Too much vitamin D however may also be bad for the cardiovascular system as vitamin D toxicity is known to generate ectopic calcification in different tissues but especially in the vascular wall by stimulating the transition of endothelial or smooth muscle cells into osteoblast-like cells. So based on preclinical data and on many observational studies too little and too much vitamin D convey a cardiovascular risk in normal subjects as well as in patients with chronic renal failure. To formally proof causality and to define which levels of 25OHD provide the best protection, randomized controlled trials are needed.
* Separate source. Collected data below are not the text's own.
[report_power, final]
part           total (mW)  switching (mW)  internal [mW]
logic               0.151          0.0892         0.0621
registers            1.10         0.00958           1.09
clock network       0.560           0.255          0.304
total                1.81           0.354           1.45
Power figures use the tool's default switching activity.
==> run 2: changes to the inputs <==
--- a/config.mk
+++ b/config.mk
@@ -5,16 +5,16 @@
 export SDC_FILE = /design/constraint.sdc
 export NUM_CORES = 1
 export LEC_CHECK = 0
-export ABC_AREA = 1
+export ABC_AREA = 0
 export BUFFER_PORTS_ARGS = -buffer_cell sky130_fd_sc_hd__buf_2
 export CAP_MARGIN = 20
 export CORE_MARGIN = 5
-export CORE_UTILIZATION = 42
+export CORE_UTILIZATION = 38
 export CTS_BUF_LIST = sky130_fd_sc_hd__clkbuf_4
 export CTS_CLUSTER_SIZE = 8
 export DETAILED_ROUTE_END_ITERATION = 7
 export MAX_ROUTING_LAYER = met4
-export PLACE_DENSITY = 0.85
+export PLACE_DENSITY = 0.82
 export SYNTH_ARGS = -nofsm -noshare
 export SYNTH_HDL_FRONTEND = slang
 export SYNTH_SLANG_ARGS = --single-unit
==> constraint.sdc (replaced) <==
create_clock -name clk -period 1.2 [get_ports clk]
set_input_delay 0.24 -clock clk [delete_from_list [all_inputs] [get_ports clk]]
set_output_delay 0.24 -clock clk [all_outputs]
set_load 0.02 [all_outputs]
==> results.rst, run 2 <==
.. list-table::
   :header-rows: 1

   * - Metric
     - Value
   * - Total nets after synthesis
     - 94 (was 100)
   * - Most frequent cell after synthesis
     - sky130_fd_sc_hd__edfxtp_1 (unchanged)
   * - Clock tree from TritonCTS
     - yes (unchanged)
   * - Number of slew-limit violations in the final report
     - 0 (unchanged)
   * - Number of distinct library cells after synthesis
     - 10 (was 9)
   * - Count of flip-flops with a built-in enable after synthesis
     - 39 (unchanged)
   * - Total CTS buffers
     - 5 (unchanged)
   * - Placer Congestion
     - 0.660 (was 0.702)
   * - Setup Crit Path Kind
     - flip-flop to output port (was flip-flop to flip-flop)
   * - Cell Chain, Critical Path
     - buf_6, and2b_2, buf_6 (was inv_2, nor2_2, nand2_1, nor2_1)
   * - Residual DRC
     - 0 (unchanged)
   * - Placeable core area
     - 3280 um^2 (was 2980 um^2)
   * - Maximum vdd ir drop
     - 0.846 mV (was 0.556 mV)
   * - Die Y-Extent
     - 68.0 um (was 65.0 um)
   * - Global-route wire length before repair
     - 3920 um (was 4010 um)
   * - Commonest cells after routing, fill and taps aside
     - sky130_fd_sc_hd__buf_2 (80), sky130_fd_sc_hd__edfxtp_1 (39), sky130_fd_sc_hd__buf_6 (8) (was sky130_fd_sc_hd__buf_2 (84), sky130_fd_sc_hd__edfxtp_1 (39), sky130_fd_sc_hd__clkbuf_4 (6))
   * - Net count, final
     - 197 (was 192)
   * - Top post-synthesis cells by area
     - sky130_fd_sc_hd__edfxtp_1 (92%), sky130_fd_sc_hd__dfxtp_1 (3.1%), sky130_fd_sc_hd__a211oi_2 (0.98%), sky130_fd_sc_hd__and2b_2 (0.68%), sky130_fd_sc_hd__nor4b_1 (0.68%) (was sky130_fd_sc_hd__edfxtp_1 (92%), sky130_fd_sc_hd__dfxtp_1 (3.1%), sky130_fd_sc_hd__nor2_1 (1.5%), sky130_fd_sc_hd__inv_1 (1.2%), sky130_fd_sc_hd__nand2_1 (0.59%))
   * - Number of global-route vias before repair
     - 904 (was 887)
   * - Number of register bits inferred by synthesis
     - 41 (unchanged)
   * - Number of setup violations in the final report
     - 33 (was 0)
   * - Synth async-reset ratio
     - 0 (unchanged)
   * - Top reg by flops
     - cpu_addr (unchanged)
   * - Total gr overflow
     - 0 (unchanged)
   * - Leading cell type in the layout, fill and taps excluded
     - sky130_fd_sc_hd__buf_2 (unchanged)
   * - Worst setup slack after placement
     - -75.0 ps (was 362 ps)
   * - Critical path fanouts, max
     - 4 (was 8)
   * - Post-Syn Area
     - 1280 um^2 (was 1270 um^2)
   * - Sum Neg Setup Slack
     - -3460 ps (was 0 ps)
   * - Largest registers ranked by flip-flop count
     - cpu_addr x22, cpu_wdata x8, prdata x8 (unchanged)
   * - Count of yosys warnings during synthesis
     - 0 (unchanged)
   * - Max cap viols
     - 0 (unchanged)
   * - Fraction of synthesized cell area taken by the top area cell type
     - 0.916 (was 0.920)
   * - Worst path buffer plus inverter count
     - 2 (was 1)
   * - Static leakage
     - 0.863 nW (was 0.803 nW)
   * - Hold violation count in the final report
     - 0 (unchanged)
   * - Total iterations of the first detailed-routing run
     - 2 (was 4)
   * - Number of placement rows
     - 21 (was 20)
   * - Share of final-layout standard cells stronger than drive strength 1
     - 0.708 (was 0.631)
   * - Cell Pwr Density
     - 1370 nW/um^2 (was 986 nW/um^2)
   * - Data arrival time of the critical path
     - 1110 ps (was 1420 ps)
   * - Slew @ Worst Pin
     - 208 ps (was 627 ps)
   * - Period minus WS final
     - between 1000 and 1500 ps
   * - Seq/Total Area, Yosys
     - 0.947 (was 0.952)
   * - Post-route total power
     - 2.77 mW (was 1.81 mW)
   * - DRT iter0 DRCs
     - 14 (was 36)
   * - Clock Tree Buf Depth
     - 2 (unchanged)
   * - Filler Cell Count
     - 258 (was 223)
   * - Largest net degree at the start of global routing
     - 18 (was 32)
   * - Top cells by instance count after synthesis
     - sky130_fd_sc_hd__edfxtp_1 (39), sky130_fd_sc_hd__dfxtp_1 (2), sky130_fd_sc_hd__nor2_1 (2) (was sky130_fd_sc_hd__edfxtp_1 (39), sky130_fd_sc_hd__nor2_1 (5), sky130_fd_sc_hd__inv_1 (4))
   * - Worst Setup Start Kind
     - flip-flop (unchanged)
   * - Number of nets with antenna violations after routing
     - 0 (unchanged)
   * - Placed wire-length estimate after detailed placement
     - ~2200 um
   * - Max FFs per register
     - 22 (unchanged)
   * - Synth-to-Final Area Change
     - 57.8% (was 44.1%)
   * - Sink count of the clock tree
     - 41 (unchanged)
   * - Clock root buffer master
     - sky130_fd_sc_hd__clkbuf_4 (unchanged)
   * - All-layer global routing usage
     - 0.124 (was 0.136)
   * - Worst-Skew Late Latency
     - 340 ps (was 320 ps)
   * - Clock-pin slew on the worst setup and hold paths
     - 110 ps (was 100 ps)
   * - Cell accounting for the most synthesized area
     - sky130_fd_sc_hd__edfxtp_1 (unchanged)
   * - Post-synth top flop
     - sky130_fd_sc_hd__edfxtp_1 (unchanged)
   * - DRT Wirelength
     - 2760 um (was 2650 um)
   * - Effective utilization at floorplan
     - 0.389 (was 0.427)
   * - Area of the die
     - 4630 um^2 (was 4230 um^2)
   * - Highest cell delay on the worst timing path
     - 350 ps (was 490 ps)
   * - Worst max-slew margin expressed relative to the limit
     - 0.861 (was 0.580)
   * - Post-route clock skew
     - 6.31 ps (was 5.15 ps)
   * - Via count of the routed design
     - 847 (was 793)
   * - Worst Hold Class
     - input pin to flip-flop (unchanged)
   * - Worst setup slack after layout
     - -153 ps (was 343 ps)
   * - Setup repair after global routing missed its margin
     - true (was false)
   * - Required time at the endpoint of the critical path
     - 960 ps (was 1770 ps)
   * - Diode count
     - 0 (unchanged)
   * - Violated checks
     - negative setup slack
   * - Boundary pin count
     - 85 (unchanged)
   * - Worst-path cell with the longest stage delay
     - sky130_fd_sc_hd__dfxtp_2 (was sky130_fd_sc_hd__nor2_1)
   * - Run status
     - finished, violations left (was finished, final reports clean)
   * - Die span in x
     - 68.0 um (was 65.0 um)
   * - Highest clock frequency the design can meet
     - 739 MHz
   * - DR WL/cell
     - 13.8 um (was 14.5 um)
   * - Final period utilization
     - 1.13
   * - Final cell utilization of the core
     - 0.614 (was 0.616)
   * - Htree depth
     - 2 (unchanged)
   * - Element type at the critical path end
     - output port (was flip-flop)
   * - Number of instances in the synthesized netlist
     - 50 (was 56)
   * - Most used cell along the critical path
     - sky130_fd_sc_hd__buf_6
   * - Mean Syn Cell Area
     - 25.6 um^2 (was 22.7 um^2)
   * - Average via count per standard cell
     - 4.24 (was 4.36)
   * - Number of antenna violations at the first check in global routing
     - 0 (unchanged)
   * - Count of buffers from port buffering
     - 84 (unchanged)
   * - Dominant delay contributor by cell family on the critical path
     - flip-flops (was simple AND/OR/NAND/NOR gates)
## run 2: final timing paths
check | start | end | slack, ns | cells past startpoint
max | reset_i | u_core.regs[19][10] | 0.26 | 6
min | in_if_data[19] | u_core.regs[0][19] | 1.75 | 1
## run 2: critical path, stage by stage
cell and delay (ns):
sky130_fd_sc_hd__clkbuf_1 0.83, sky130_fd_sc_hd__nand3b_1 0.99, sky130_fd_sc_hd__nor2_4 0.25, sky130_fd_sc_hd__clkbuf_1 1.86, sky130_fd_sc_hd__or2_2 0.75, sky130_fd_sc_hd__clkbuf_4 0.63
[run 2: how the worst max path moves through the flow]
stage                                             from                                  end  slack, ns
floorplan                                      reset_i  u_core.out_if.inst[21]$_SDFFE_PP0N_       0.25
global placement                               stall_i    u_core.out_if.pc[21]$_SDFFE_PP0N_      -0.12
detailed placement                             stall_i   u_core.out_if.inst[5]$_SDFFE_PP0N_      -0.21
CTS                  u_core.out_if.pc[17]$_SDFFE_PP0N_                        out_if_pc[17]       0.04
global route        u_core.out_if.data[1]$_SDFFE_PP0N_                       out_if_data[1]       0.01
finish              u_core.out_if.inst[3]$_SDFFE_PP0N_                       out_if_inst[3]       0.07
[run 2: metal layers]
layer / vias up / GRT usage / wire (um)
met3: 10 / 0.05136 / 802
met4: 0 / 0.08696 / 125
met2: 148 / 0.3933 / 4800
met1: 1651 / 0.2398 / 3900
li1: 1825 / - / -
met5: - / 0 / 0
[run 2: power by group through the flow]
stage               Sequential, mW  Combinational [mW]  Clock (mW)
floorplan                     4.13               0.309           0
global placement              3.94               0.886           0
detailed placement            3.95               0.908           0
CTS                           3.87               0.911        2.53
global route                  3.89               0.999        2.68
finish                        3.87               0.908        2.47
`src/hw/ddr4_tg_pkg.sv`:
```
// Sizes fixed here; the window must fit in APP_ADDR_W bits and the pattern needs APP_DATA_W = 2*SEED_W
package ddr4_tg_pkg;

  // ********************
  // Sizes
  // ********************
  localparam int APP_ADDR_W = 8;
  localparam int APP_DATA_W = 64;
  localparam int SEED_W     = 32;
  localparam int ERR_CNT_W  = 9;
  // Scratch memory covers the full address space
  localparam int MEM_WORDS  = 1 << APP_ADDR_W;
  // Cycles from read command to read response
  localparam int RD_LATENCY = 2;

  // ********************
  // Vector types
  // ********************
  typedef logic [APP_ADDR_W-1:0] app_addr_t;
  typedef logic [APP_DATA_W-1:0] app_data_t;
  typedef logic [ERR_CNT_W-1:0]  err_cnt_t;
  typedef logic [SEED_W-1:0]     seed_t;

  // Application side command, one per valid cycle
  typedef struct packed {
    logic      wr_en;
    logic      rd_en;
    logic      last;
    app_addr_t addr;
    app_data_t data;
  } app_cmd_t;

  // Read response with its address tag
  typedef struct packed {
    app_addr_t addr;
    app_data_t data;
    logic      last;
  } rd_rsp_t;

  // Generator phases
  typedef enum logic [1:0] {
    TG_IDLE  = 2'd0,
    TG_WRITE = 2'd1,
    TG_READ  = 2'd2
  } tg_state_e;

  // ********************
  // Data pattern
  // ********************
  // Upper half is seed XOR address, lower half its inverse
  function automatic app_data_t tg_pattern(app_addr_t addr, seed_t seed);
    seed_t hi;
    hi = seed ^ SEED_W'(addr);
    return {hi, ~hi};
  endfunction

endpackage

```
`src/hw/tg_cmd_gen.sv`:
```
// Run settings are sampled on an accepted start; start_i is ignored while busy_o is high
`timescale 1ns/1ns

module tg_cmd_gen (
  input  logic                   c0_ddr4_clk,
  input  logic                   arst_n_i,
  input  logic                   init_calib_complete_i,
  input  logic                   start_i,
  input  ddr4_tg_pkg::seed_t     seed_i,
  input  ddr4_tg_pkg::app_addr_t len_i,
  input  logic                   inject_en_i,
  input  ddr4_tg_pkg::app_addr_t inject_addr_i,
  output logic                   cmd_valid_o,
  output ddr4_tg_pkg::app_cmd_t  cmd_o,
  output logic                   start_pulse_o,
  output ddr4_tg_pkg::seed_t     seed_o,
  output logic                   busy_o
);
  import ddr4_tg_pkg::*;

  tg_state_e state_q;
  app_addr_t addr_q;
  logic      busy_q;
  logic [1:0] drain_q;
  logic      start_pulse_q;

  // Run settings
  seed_t     seed_q;
  app_addr_t len_q;
  logic      inj_en_q;
  app_addr_t inj_addr_q;

  logic accept;
  logic last_addr;
  logic inj_hit;

  // Start only from a quiet generator with a calibrated memory
  assign accept    = start_i && init_calib_complete_i && (state_q == TG_IDLE) && !busy_q;
  assign last_addr = (addr_q == len_q);
  assign inj_hit   = inj_en_q && (state_q == TG_WRITE) && (addr_q == inj_addr_q);

  // ********************
  // Settings capture
  // ********************
  always_ff @(posedge c0_ddr4_clk) begin
    if (accept) begin
      seed_q     <= seed_i;
      len_q      <= len_i;
      inj_en_q   <= inject_en_i;
      inj_addr_q <= inject_addr_i;
    end
  end

  // ********************
  // Phase control
  // ********************
  always_ff @(posedge c0_ddr4_clk or negedge arst_n_i) begin
    if (!arst_n_i) begin
      state_q       <= TG_IDLE;
      addr_q        <= '0;
      busy_q        <= 1'b0;
      drain_q       <= '0;
      start_pulse_q <= 1'b0;
    end else begin
      start_pulse_q <= accept;
      case (state_q)
        TG_IDLE: begin
          if (accept) begin
            state_q <= TG_WRITE;
            addr_q  <= '0;
            busy_q  <= 1'b1;
          end else if (drain_q != '0) begin
            // Wait for the last response to reach the checker
            drain_q <= drain_q - 2'd1;
          end else begin
            busy_q <= 1'b0;
          end
        end
        TG_WRITE: begin
          if (last_addr) begin
            state_q <= TG_READ;
            addr_q  <= '0;
          end else begin
            addr_q <= addr_q + 1'b1;
          end
        end
        TG_READ: begin
          if (last_addr) begin
            state_q <= TG_IDLE;
            addr_q  <= '0;
            // Read latency plus the checker register
            drain_q <= 2'(RD_LATENCY);
          end else begin
            addr_q <= addr_q + 1'b1;
          end
        end
        default: begin
          state_q <= TG_IDLE;
        end
      endcase
    end
  end

  // ********************
  // Command output
  // ********************
  assign cmd_valid_o = (state_q != TG_IDLE);

  always_comb begin
    cmd_o.wr_en = (state_q == TG_WRITE);
    cmd_o.rd_en = (state_q == TG_READ);
    cmd_o.last  = (state_q == TG_READ) && last_addr;
    cmd_o.addr  = addr_q;
    // Fault insertion flips bit 0 of one written word
    cmd_o.data  = tg_pattern(addr_q, seed_q) ^ APP_DATA_W'(inj_hit);
  end

  assign start_pulse_o = start_pulse_q;
  assign seed_o        = seed_q;
  assign busy_o        = busy_q;

endmodule

```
A meta- analysis of eight randomized controlled trials in hypertensive men and women demonstrated a small benefit of vitamin D supplementation on diastolic but not on systolic blood pressure [11]. Randomized controlled trials so have not yet provided formal proof of beneficial cardiovascular effects although a modest reduction in overall mortality has been observed after vitamin D supplementation [13, 6]. Such a beneficial effect of treatment with active vitamin D hormone or analogs in patients with severe chronic failure has been repeatedly reported but few of these studies fulfill the criteria of bona fide randomized controlled trials s. As obesity, diabetes and the metabolic syndrome are clearly linked to cardiovascular events and mortality, the relation with vitamin D status may be even more complex as vitamin D deficiency in mice induces resistance to diet-induced obesity while the opposite seems to be operational in humans [12]. So clearly more research is needed and several randomized controlled trials are in fact ongoing. In the meantime the best practical approach should be to implement what is proven based on evidence based medicine [1].